This exercise calls for every line of the data below with the string "localparam" in it.

● ● ● ●

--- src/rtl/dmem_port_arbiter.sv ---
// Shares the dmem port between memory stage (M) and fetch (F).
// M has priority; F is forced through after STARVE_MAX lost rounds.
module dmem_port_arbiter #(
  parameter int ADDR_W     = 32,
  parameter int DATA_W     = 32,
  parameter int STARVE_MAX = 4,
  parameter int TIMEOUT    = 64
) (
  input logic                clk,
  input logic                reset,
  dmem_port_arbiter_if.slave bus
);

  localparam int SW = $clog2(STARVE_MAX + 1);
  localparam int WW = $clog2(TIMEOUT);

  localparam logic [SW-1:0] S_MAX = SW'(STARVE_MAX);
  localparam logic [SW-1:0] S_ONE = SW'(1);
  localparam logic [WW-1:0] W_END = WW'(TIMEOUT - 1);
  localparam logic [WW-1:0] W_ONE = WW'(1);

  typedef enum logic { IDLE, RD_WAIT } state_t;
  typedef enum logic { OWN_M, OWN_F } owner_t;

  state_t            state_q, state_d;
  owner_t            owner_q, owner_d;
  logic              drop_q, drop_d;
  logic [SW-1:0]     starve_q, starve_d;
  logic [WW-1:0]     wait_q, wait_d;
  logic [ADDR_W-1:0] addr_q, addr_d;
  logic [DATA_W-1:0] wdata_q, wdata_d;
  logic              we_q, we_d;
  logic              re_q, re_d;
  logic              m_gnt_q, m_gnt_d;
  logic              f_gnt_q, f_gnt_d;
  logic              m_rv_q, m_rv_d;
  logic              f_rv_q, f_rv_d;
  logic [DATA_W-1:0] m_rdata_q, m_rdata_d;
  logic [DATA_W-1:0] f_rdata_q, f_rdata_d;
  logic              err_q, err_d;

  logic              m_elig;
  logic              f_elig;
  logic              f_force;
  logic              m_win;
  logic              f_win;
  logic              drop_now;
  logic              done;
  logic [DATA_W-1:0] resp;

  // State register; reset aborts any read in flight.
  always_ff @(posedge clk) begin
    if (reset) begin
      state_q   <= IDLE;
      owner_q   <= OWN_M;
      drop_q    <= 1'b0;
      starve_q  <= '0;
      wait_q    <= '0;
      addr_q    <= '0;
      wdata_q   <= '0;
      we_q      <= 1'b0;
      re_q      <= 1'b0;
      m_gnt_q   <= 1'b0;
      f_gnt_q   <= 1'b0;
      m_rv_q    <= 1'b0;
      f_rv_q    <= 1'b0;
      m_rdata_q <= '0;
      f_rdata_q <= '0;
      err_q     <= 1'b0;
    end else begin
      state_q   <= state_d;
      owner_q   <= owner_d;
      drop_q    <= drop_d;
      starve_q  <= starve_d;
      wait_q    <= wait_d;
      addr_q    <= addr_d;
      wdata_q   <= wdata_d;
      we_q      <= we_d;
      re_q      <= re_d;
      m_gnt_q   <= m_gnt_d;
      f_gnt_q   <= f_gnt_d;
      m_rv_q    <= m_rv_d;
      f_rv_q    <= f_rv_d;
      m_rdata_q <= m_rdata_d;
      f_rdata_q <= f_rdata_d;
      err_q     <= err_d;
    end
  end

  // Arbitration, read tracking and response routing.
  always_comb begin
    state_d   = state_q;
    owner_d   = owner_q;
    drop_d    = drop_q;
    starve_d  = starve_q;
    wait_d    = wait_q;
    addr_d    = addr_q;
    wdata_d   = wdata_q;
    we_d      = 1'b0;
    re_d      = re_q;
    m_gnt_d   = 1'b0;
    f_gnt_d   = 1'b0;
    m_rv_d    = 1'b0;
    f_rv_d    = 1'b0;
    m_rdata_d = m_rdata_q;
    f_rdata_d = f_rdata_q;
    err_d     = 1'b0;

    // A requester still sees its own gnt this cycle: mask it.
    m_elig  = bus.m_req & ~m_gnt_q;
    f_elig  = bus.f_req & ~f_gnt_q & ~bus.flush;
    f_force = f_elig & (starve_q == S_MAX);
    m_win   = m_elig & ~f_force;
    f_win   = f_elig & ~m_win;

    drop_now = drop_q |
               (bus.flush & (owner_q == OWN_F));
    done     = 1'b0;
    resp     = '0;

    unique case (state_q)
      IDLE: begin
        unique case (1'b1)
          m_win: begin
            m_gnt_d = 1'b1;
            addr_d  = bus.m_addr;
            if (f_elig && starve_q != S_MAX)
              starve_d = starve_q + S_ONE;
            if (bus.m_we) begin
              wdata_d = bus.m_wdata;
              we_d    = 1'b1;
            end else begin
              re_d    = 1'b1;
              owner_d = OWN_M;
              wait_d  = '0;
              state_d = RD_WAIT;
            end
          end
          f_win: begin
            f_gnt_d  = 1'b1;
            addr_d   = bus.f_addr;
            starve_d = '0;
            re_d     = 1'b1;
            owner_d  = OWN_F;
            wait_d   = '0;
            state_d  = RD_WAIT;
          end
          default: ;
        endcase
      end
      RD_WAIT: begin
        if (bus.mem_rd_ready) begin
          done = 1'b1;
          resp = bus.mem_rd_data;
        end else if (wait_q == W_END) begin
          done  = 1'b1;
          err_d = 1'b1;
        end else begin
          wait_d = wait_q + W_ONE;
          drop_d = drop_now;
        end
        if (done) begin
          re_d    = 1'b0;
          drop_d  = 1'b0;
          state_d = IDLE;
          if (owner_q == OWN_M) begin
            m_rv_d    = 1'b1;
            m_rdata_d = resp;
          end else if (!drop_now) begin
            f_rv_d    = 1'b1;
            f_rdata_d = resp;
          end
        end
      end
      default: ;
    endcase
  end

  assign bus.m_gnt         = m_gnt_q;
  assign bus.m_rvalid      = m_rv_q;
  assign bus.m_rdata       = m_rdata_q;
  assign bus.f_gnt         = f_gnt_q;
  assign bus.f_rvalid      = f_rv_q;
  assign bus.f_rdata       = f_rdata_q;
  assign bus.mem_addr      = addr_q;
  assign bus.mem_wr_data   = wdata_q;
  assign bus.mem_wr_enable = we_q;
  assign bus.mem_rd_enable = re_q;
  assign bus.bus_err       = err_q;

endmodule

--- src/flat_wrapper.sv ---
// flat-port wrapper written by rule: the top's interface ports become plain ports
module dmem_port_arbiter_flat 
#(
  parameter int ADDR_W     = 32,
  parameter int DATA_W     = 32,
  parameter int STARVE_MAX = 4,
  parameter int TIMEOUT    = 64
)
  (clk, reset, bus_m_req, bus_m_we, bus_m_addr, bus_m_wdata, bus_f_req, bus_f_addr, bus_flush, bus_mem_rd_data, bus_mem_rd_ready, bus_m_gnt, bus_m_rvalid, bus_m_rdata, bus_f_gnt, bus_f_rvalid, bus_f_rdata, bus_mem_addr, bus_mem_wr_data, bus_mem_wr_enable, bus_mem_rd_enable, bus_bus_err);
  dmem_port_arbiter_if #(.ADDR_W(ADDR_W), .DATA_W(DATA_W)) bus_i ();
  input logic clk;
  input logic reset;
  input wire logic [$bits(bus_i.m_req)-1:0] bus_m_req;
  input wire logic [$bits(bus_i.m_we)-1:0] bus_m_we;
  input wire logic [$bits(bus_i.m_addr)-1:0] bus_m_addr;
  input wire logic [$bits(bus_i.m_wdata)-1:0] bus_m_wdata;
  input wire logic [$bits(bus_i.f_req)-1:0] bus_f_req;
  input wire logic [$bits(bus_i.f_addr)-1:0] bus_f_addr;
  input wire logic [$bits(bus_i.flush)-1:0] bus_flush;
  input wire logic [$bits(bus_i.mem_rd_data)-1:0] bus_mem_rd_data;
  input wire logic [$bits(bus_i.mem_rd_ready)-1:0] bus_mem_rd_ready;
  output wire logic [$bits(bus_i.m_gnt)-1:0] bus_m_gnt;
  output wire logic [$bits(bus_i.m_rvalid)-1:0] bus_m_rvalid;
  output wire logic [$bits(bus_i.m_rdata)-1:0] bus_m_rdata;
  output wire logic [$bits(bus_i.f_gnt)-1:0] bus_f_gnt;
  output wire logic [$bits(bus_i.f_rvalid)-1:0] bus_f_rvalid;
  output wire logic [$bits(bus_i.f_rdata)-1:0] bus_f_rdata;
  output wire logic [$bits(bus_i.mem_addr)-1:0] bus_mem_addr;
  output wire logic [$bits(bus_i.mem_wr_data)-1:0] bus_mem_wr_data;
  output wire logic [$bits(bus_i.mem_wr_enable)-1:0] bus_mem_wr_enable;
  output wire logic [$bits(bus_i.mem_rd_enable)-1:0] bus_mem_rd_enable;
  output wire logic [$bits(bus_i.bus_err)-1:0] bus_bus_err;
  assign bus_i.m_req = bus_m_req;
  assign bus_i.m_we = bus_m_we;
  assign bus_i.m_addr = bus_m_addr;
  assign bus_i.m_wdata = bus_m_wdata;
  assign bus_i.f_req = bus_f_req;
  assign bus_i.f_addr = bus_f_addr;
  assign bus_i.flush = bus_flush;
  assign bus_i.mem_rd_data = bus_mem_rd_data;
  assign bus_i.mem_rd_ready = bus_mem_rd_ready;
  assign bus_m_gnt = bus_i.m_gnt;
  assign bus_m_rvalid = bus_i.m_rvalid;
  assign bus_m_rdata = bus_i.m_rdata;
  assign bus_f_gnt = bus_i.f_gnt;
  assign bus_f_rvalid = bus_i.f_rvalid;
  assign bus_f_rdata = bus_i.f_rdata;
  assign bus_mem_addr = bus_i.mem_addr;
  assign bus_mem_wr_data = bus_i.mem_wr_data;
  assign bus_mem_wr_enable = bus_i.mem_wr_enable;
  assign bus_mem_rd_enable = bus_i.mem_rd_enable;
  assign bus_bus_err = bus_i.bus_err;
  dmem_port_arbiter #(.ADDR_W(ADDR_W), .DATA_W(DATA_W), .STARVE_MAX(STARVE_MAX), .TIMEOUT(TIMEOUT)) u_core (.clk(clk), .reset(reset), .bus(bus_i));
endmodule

● ● ● ●

SOLVED EXERCISE
  localparam int SW = $clog2(STARVE_MAX + 1);
  localparam int WW = $clog2(TIMEOUT);
  localparam logic [SW-1:0] S_MAX = SW'(STARVE_MAX);
  localparam logic [SW-1:0] S_ONE = SW'(1);
  localparam logic [WW-1:0] W_END = WW'(TIMEOUT - 1);
  localparam logic [WW-1:0] W_ONE = WW'(1);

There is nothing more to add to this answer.